WHAT IS REQUIRED
Only one stretch of the data below should be repeated: the lines from the line containing "13 further kinds" through the line containing "Synthesis (run 1)", inclusive, exactly as they are.
======== RECORDS FOR THE TASK ========
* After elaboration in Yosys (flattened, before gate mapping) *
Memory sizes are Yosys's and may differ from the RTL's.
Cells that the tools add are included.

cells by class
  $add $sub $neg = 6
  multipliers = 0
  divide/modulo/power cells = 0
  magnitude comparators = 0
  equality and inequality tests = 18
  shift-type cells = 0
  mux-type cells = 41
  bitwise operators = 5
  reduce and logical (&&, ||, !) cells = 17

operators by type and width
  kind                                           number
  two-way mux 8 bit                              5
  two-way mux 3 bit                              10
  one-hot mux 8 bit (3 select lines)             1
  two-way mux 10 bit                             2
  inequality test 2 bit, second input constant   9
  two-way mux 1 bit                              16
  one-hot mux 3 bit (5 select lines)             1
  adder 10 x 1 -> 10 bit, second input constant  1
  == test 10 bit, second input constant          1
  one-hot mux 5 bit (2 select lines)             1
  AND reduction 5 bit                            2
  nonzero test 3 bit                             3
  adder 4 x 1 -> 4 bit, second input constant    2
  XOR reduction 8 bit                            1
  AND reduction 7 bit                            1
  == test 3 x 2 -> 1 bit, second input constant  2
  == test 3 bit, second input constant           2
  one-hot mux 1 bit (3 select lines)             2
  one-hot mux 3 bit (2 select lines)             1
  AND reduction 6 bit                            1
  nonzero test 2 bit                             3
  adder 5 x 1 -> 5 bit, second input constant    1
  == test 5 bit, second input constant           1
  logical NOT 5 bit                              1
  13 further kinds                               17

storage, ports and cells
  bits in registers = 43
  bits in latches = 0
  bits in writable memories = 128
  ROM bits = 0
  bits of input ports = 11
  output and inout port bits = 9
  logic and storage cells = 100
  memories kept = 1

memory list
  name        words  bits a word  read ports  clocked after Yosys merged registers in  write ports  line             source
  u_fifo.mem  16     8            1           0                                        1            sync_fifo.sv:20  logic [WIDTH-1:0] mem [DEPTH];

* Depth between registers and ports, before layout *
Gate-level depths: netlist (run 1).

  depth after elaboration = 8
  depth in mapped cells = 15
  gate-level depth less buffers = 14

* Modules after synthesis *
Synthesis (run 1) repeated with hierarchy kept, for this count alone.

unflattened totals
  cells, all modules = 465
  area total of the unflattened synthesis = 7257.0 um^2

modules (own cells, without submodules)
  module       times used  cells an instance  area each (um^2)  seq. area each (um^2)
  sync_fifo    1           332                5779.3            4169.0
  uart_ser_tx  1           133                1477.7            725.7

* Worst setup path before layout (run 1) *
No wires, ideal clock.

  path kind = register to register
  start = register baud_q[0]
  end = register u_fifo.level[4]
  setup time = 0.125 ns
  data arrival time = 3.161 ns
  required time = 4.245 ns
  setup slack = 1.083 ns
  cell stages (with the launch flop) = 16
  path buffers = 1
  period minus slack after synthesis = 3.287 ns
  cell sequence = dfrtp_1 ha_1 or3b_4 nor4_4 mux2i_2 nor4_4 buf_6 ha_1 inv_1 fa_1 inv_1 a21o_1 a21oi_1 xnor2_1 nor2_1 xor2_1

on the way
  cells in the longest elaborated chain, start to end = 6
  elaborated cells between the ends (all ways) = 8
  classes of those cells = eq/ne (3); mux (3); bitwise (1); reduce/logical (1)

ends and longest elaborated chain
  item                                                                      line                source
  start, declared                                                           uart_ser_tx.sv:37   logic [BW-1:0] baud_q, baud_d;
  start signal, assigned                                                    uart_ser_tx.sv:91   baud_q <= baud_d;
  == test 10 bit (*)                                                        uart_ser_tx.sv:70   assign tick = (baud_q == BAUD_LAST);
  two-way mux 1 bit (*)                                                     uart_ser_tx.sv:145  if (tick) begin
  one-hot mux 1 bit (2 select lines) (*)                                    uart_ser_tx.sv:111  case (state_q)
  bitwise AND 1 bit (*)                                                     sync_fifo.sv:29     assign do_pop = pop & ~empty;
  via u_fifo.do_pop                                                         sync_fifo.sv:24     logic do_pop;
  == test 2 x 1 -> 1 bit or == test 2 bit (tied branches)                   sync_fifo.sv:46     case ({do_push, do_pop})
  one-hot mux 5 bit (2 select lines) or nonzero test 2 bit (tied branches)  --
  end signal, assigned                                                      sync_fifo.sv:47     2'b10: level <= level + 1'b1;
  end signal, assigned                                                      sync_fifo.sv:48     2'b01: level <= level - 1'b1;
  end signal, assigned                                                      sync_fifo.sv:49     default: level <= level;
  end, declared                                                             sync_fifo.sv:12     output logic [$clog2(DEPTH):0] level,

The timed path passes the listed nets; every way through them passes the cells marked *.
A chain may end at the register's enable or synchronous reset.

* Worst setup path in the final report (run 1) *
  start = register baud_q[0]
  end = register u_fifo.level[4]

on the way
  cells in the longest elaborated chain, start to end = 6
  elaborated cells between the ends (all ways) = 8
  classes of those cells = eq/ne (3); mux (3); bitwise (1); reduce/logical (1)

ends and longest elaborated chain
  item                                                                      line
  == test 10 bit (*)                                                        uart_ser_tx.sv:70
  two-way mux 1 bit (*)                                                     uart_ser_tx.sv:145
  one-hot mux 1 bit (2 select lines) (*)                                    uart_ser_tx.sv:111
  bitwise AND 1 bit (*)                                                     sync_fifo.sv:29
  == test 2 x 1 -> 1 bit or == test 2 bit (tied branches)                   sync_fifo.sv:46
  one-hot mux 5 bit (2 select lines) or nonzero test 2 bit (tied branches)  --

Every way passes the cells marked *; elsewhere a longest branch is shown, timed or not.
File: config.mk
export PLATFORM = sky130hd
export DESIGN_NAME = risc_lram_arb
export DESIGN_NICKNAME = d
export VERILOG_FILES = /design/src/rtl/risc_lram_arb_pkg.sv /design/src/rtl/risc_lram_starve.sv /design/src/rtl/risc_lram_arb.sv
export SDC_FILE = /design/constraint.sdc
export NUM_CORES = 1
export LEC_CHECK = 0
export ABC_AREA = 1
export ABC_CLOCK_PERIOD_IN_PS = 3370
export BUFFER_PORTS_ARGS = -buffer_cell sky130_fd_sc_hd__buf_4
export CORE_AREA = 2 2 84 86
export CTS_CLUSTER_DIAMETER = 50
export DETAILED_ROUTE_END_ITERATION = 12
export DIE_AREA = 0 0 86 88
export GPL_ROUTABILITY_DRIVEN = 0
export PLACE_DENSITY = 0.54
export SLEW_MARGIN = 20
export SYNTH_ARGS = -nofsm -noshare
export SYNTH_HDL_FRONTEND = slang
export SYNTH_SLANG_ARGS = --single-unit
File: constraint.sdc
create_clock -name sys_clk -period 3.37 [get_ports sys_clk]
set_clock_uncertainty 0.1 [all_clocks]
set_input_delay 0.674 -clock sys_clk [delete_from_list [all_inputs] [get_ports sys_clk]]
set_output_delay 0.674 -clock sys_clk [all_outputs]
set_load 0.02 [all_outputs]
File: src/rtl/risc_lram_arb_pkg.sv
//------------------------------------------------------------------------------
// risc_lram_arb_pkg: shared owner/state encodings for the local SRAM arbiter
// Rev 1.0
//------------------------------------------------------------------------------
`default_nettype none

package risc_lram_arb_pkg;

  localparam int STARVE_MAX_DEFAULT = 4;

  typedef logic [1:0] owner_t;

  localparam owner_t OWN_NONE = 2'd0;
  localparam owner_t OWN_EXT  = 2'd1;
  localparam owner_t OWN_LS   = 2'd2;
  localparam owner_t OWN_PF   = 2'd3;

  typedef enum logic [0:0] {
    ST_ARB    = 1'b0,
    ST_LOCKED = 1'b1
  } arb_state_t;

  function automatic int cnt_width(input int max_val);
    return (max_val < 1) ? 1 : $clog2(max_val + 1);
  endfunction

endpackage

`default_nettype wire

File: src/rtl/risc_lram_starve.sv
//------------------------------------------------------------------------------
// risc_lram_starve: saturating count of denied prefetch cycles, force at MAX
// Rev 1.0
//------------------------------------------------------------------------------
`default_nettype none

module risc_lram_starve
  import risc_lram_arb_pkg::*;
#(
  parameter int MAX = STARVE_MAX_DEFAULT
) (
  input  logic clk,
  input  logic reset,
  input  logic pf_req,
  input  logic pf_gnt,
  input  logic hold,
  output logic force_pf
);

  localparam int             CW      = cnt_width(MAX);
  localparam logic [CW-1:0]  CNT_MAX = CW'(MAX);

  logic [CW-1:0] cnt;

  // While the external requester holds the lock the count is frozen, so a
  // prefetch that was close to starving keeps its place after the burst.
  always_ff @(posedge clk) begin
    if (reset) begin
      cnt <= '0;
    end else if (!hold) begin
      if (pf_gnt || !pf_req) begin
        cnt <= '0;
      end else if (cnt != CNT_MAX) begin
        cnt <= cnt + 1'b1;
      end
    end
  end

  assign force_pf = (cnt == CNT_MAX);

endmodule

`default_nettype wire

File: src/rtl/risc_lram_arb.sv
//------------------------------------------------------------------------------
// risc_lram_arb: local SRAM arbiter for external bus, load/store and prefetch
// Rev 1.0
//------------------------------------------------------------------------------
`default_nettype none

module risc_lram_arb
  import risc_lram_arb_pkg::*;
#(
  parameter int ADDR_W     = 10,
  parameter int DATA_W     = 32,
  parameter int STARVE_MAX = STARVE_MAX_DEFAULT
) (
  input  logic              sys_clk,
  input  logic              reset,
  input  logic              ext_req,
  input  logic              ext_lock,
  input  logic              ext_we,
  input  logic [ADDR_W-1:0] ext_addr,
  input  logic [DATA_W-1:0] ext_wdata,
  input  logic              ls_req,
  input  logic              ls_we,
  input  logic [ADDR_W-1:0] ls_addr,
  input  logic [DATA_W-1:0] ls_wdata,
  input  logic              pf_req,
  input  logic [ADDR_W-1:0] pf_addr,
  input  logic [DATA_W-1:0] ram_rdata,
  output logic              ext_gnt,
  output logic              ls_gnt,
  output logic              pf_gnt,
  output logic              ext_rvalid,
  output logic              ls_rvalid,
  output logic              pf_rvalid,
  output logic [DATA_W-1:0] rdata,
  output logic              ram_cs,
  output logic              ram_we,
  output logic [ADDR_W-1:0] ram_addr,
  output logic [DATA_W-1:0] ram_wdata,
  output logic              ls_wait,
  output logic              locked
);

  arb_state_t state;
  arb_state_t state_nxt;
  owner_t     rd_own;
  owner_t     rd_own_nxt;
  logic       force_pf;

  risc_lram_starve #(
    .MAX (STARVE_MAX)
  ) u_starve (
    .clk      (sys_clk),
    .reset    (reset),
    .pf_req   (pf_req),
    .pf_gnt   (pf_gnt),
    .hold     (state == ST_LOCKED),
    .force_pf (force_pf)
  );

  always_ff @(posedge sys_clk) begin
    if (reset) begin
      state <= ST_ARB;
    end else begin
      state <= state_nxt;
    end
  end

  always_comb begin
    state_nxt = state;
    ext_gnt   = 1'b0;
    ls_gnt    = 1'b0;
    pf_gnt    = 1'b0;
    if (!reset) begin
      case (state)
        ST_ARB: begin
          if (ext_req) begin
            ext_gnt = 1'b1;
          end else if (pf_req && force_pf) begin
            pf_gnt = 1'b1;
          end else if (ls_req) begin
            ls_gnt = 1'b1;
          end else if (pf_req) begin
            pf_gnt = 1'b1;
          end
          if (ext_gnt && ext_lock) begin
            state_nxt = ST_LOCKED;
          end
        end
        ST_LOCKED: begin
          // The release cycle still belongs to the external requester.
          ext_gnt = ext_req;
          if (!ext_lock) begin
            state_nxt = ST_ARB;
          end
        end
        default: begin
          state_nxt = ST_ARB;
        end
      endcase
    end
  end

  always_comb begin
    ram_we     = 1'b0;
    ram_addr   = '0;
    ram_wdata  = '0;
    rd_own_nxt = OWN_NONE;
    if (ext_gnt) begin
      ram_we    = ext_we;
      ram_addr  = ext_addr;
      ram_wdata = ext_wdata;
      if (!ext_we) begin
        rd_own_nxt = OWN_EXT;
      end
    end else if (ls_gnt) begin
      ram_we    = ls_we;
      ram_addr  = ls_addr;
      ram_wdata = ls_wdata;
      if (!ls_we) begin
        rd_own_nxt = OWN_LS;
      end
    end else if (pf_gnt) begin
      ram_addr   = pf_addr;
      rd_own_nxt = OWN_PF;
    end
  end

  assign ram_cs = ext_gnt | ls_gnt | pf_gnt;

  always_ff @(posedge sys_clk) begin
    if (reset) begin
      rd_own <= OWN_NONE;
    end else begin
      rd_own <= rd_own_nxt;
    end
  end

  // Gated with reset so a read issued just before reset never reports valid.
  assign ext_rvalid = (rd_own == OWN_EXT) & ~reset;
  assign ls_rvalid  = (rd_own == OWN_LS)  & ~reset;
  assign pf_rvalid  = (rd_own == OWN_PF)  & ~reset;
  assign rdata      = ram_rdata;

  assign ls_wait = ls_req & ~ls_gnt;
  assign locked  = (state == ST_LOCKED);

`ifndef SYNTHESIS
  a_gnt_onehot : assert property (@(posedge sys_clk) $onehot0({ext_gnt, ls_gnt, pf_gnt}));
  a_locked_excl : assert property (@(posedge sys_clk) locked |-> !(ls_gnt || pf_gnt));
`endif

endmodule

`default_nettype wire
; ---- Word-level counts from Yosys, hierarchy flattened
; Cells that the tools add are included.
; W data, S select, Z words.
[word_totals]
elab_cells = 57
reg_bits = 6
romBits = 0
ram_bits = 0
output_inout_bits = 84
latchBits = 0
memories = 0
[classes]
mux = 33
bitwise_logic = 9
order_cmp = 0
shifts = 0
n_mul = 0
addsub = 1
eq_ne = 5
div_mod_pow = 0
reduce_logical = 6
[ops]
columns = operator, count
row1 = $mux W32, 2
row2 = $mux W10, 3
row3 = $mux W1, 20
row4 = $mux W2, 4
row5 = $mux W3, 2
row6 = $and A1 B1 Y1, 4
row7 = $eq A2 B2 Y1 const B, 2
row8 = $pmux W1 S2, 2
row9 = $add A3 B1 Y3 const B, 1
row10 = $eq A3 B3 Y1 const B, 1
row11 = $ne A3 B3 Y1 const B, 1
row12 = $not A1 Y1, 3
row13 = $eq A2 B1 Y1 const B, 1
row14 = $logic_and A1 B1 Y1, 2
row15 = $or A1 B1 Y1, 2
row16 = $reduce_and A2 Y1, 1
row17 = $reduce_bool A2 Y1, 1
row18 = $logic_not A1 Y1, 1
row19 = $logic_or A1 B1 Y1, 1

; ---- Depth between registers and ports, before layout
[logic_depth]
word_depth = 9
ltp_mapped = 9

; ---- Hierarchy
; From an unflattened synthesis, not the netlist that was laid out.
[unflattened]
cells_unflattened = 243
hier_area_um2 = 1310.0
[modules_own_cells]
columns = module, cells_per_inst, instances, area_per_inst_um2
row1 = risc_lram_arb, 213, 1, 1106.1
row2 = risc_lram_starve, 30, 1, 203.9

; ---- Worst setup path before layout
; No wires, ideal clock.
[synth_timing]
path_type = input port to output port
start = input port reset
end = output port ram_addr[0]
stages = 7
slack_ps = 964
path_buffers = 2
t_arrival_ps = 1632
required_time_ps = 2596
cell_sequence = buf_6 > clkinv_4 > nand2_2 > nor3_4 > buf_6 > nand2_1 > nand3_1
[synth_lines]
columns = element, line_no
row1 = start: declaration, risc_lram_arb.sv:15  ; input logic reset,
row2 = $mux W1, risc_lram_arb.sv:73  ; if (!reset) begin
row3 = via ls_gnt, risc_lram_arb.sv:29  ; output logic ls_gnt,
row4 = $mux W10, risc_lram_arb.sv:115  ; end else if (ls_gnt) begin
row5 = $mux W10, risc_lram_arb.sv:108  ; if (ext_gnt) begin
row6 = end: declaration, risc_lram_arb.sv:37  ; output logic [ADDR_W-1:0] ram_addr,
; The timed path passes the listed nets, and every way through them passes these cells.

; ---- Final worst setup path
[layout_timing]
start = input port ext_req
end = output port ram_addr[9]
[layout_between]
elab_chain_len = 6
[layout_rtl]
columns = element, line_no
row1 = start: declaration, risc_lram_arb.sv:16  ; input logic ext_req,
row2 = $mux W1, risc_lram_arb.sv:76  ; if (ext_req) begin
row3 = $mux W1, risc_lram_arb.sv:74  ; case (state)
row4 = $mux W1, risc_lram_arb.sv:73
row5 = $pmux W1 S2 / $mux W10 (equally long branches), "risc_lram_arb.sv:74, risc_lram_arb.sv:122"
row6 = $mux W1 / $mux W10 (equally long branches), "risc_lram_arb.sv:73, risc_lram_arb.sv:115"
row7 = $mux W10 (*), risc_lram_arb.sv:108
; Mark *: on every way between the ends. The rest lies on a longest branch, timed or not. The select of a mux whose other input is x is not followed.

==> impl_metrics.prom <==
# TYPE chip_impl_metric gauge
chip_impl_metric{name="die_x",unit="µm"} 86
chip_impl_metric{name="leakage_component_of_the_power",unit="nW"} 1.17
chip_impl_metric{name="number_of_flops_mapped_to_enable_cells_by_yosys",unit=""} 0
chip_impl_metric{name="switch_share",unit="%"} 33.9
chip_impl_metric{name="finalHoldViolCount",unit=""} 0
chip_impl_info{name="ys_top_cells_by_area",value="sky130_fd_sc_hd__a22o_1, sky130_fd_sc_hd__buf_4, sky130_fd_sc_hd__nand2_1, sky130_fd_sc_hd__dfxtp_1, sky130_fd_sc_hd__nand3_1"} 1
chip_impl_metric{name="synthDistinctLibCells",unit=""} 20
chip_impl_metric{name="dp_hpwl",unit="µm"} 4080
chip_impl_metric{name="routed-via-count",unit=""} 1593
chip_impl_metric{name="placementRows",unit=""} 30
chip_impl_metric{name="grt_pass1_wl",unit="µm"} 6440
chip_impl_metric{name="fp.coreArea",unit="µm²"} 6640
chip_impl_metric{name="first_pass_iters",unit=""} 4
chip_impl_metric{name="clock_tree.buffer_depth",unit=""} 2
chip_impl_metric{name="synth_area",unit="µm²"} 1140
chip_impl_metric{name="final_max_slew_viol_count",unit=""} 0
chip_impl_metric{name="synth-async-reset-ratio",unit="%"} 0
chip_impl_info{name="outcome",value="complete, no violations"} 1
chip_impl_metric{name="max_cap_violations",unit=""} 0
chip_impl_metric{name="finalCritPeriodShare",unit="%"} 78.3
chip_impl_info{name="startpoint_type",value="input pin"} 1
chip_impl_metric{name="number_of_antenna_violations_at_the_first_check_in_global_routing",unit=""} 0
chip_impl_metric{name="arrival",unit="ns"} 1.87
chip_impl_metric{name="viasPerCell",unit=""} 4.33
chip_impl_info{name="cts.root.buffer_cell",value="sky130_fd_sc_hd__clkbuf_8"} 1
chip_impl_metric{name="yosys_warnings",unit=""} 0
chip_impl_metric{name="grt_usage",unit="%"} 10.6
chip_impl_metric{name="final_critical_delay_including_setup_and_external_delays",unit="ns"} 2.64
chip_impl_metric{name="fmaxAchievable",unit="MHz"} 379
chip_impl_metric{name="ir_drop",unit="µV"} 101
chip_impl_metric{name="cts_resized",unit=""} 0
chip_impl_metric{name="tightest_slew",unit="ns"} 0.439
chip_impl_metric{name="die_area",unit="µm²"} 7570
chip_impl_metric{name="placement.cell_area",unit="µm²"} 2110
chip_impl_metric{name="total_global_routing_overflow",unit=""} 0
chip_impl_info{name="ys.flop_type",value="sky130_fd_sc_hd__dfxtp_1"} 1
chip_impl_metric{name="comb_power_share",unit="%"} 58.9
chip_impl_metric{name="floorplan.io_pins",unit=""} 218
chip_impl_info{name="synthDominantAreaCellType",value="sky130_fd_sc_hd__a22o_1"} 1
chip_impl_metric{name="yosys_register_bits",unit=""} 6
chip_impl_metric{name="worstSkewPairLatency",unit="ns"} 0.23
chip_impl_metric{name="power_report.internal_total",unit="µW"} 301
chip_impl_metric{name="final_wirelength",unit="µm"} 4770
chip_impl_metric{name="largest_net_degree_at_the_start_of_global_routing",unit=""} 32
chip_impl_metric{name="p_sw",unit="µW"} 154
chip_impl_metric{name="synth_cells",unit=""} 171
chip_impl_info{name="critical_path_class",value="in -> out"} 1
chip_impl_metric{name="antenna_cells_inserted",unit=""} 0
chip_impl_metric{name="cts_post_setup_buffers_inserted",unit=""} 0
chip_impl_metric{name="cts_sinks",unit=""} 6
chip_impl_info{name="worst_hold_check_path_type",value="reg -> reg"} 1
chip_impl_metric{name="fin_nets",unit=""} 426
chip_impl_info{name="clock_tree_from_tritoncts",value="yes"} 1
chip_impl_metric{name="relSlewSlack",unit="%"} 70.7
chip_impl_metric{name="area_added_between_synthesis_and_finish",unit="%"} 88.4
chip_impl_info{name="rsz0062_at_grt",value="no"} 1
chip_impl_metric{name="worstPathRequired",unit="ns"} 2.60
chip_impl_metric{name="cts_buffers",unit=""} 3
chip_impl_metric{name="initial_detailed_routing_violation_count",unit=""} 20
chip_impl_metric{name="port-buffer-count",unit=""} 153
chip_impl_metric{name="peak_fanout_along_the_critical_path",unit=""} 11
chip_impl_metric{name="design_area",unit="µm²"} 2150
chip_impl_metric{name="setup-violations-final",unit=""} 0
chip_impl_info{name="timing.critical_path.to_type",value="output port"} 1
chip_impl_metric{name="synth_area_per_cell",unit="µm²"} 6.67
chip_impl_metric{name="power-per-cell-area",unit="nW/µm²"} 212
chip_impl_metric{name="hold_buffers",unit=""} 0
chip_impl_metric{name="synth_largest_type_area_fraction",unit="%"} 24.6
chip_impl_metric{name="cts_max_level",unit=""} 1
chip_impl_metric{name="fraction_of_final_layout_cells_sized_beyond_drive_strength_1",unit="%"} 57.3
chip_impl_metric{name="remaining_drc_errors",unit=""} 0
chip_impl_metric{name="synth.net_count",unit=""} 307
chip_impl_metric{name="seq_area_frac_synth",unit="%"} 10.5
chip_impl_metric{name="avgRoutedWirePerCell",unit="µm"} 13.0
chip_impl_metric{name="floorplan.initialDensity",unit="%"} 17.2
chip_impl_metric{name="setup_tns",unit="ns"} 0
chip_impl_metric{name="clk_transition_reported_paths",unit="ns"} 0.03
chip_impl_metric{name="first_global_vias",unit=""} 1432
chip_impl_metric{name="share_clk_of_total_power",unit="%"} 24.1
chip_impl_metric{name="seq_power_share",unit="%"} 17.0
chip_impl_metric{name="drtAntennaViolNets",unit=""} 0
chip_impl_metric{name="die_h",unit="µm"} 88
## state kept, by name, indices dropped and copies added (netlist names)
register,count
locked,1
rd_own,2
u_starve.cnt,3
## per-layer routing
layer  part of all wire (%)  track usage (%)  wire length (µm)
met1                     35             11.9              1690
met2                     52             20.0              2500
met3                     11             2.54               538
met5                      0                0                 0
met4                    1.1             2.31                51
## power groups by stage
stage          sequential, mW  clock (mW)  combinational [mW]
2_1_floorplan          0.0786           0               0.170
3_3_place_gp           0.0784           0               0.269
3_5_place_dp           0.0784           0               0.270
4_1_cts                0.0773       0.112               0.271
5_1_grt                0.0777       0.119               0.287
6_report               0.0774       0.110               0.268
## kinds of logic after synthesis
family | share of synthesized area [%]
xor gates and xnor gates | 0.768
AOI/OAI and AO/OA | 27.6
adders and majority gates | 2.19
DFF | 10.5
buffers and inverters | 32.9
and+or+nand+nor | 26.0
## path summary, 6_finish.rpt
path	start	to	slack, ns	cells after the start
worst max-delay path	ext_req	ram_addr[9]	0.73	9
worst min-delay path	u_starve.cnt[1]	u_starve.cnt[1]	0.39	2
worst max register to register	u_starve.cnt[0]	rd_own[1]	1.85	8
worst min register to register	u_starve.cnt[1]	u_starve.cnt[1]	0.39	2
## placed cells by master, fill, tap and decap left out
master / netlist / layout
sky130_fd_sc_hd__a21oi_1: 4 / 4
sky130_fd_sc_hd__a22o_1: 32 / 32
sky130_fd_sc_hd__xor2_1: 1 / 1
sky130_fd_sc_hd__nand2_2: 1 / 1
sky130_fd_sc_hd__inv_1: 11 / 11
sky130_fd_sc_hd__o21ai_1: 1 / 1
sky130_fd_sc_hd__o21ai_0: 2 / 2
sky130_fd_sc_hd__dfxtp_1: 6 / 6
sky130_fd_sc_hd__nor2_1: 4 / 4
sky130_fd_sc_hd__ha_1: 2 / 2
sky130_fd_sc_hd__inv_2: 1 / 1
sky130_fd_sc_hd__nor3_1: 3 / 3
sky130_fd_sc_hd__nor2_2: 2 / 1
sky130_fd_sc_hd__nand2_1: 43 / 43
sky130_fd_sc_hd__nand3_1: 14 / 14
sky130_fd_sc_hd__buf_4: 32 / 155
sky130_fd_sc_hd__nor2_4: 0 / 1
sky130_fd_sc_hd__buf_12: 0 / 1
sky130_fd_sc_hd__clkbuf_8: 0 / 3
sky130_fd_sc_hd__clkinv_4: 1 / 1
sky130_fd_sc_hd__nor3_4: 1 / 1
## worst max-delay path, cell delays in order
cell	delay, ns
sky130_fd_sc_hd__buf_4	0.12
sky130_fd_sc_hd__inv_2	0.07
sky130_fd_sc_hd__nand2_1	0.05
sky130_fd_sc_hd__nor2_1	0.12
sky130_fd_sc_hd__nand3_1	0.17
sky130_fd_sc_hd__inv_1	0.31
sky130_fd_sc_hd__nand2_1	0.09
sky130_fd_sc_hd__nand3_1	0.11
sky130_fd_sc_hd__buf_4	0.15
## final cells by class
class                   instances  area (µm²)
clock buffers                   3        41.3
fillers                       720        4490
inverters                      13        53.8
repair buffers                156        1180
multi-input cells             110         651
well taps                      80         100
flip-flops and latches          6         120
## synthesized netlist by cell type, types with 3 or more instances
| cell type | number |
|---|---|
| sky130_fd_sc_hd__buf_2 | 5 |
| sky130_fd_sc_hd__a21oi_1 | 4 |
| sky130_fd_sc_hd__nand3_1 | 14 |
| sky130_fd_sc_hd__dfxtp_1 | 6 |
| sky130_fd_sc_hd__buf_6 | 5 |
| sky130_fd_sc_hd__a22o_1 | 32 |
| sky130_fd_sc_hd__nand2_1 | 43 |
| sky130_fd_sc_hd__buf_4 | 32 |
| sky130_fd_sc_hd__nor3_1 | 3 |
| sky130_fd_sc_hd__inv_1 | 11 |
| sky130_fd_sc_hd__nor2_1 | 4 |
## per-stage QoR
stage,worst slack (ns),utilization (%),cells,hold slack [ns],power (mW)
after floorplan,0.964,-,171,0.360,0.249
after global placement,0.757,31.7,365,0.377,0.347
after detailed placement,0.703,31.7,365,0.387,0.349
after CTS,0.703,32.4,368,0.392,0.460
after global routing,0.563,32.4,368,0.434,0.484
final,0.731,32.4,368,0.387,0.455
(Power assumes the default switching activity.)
========
EXPECTED OUTPUT
  13 further kinds                               17

storage, ports and cells
  bits in registers = 43
  bits in latches = 0
  bits in writable memories = 128
  ROM bits = 0
  bits of input ports = 11
  output and inout port bits = 9
  logic and storage cells = 100
  memories kept = 1

memory list
  name        words  bits a word  read ports  clocked after Yosys merged registers in  write ports  line             source
  u_fifo.mem  16     8            1           0                                        1            sync_fifo.sv:20  logic [WIDTH-1:0] mem [DEPTH];

* Depth between registers and ports, before layout *
Gate-level depths: netlist (run 1).

  depth after elaboration = 8
  depth in mapped cells = 15
  gate-level depth less buffers = 14

* Modules after synthesis *
Synthesis (run 1) repeated with hierarchy kept, for this count alone.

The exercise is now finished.